Please repeat, from the entries that follow, the lines from the one containing "clock tree | 2 |" through the one containing "Note: power is" exactly, adding nothing.
== Segment start ==
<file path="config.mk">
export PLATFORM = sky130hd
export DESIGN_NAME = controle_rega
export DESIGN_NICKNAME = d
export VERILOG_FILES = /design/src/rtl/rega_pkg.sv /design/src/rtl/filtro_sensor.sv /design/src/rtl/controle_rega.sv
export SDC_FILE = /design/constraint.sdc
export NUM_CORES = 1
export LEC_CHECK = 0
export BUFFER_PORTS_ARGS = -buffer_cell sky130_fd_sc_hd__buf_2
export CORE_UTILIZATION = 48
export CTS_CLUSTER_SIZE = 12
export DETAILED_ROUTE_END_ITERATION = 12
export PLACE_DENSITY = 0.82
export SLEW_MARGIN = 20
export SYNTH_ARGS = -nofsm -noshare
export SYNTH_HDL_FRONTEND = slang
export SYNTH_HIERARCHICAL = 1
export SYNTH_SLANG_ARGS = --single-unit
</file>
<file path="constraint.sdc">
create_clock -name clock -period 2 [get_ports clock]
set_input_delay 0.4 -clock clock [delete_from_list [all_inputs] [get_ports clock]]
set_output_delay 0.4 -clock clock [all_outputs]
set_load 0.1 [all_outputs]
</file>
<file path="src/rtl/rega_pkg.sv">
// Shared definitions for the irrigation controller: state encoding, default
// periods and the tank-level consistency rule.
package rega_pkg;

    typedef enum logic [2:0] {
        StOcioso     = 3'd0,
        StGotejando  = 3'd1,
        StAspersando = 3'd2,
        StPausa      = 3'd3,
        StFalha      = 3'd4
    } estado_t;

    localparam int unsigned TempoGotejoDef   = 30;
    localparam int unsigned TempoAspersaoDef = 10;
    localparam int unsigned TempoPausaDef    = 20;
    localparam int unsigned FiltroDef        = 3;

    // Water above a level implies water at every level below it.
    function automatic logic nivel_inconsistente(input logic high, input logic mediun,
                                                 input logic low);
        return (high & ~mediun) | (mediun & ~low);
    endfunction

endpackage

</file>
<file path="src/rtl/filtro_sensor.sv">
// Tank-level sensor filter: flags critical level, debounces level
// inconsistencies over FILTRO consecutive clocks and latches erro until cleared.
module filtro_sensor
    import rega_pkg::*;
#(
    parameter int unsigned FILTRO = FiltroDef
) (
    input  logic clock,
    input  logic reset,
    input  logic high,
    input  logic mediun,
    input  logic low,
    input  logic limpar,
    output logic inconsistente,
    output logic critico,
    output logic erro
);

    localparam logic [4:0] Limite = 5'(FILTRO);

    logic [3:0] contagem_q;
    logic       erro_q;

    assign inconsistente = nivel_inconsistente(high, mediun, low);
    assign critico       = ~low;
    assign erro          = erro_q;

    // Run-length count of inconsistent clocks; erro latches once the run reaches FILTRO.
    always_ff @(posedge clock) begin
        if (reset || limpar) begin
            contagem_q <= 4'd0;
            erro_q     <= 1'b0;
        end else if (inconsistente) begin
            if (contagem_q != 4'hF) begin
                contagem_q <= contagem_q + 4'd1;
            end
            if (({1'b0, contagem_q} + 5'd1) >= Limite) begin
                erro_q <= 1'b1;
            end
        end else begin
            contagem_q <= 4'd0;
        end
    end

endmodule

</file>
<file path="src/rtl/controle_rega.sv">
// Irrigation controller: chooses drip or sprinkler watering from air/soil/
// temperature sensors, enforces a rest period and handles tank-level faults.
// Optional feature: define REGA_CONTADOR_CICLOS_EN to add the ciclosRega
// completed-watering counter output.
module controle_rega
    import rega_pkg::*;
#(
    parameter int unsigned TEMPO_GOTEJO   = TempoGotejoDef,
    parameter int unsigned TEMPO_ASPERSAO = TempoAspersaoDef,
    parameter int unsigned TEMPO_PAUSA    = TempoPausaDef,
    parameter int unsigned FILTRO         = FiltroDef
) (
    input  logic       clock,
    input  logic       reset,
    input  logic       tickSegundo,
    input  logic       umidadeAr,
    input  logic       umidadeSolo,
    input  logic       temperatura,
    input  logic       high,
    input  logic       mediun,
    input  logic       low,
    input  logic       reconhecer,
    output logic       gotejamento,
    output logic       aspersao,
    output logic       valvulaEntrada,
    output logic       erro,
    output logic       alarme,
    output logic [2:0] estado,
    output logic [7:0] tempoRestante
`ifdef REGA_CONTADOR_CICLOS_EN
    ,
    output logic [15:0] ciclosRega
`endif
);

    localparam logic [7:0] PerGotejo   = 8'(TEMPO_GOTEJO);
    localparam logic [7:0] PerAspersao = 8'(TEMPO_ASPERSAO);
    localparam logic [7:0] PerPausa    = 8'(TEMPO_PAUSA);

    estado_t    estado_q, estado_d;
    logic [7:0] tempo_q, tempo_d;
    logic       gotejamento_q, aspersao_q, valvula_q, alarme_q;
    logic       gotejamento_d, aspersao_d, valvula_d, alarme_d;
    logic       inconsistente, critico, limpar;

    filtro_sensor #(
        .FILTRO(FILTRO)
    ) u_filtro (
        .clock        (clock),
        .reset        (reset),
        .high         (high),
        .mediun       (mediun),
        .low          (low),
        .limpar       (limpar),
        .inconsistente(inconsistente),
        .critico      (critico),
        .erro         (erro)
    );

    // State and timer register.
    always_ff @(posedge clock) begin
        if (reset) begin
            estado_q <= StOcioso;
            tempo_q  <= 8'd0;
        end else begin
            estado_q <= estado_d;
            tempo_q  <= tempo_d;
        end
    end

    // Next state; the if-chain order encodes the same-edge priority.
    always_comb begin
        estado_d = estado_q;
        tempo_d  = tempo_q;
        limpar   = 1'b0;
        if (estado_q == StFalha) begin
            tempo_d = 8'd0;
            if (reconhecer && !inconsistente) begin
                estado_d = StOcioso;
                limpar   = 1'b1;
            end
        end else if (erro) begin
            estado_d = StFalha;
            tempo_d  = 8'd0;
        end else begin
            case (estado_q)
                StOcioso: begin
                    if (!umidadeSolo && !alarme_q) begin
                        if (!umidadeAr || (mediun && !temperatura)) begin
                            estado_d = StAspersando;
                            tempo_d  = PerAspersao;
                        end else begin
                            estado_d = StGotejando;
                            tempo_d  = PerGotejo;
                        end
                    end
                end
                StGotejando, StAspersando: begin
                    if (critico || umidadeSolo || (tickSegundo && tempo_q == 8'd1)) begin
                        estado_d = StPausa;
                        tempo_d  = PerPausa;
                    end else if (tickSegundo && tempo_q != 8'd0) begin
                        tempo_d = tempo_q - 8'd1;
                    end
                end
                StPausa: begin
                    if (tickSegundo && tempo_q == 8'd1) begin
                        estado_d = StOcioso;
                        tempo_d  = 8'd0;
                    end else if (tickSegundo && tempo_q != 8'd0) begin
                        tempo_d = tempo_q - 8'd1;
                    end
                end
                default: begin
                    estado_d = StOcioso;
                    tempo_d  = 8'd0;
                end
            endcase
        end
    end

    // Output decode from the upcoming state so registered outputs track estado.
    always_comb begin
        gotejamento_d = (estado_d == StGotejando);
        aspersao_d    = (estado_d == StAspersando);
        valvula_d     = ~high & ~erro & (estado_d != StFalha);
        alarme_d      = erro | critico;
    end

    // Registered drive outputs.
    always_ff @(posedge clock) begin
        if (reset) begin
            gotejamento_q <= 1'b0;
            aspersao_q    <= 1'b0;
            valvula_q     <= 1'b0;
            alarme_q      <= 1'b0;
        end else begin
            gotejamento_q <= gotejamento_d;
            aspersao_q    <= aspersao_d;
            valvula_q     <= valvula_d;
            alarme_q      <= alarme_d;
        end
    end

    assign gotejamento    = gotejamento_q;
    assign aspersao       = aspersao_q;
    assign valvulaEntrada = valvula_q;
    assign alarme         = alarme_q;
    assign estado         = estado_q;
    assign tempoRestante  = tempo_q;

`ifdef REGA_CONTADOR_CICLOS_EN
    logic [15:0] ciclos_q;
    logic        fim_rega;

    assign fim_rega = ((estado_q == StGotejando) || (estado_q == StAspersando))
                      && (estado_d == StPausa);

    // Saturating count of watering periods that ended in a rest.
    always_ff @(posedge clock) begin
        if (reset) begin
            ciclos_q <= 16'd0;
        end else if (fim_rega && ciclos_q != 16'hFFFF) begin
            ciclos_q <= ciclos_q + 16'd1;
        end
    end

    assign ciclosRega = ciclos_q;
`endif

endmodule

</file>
== Segment end ==
== Segment start ==
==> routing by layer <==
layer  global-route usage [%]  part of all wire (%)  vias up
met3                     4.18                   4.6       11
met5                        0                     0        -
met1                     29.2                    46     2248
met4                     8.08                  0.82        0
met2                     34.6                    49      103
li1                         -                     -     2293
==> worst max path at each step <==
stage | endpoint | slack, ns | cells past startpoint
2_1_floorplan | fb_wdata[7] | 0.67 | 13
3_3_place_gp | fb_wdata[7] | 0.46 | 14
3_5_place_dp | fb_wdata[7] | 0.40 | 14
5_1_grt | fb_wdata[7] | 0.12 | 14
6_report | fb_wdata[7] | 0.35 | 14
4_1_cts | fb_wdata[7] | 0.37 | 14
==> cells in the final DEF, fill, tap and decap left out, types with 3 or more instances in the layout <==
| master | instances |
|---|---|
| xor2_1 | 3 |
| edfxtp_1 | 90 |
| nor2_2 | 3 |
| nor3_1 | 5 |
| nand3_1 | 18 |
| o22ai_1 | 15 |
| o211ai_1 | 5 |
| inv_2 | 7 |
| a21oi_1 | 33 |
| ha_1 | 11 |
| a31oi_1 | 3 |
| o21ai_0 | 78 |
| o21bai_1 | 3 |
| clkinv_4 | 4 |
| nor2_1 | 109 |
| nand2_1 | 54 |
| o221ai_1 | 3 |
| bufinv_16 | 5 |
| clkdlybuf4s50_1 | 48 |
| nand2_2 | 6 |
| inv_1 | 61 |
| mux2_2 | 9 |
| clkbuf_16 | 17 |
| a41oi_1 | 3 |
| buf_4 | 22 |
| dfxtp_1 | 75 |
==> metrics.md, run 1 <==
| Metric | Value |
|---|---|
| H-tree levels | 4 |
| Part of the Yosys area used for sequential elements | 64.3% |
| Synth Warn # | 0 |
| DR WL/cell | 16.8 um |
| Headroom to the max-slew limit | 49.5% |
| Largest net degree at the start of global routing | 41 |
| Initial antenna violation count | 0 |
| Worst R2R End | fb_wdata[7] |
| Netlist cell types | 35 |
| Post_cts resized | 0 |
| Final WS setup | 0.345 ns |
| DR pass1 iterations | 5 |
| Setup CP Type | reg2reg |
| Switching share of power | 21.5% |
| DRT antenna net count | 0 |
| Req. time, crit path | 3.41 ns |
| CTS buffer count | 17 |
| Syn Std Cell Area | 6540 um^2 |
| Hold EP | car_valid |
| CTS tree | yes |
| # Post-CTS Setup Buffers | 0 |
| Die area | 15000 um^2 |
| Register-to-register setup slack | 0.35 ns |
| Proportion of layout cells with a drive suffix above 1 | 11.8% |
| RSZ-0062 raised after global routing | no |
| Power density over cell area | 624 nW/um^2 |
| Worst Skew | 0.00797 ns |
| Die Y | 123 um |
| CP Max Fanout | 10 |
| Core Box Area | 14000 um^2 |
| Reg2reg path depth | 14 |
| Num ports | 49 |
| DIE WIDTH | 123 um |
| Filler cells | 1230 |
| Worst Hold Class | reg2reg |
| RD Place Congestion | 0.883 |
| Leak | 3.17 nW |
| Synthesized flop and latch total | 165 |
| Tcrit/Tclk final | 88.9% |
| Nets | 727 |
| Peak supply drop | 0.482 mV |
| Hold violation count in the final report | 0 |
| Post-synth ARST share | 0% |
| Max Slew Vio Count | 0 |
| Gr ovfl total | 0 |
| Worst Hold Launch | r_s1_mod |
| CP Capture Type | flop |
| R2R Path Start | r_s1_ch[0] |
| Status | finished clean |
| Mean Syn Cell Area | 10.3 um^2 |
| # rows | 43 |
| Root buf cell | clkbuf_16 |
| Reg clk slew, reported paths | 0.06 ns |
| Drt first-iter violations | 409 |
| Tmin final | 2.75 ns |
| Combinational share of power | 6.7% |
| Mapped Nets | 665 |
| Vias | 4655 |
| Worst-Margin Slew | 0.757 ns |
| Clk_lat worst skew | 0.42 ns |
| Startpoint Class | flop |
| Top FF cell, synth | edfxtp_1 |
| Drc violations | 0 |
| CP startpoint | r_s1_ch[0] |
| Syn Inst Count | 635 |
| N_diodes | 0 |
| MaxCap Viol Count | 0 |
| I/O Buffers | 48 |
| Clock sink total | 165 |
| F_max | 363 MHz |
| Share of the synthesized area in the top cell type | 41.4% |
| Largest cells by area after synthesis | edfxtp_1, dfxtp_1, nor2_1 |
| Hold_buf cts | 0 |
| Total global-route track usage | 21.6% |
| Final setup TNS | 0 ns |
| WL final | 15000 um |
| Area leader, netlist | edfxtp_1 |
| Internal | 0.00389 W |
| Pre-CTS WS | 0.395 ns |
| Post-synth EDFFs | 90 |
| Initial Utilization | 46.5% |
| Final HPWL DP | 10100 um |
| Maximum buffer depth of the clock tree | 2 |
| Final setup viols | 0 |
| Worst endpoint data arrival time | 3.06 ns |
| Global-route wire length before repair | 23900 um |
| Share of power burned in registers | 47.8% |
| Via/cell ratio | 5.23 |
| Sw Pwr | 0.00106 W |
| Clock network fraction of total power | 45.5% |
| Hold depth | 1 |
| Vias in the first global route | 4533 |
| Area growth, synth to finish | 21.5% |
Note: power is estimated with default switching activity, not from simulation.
== Segment end ==
> Answer space
| Maximum buffer depth of the clock tree | 2 |
| Final setup viols | 0 |
| Worst endpoint data arrival time | 3.06 ns |
| Global-route wire length before repair | 23900 um |
| Share of power burned in registers | 47.8% |
| Via/cell ratio | 5.23 |
| Sw Pwr | 0.00106 W |
| Clock network fraction of total power | 45.5% |
| Hold depth | 1 |
| Vias in the first global route | 4533 |
| Area growth, synth to finish | 21.5% |
Note: power is estimated with default switching activity, not from simulation.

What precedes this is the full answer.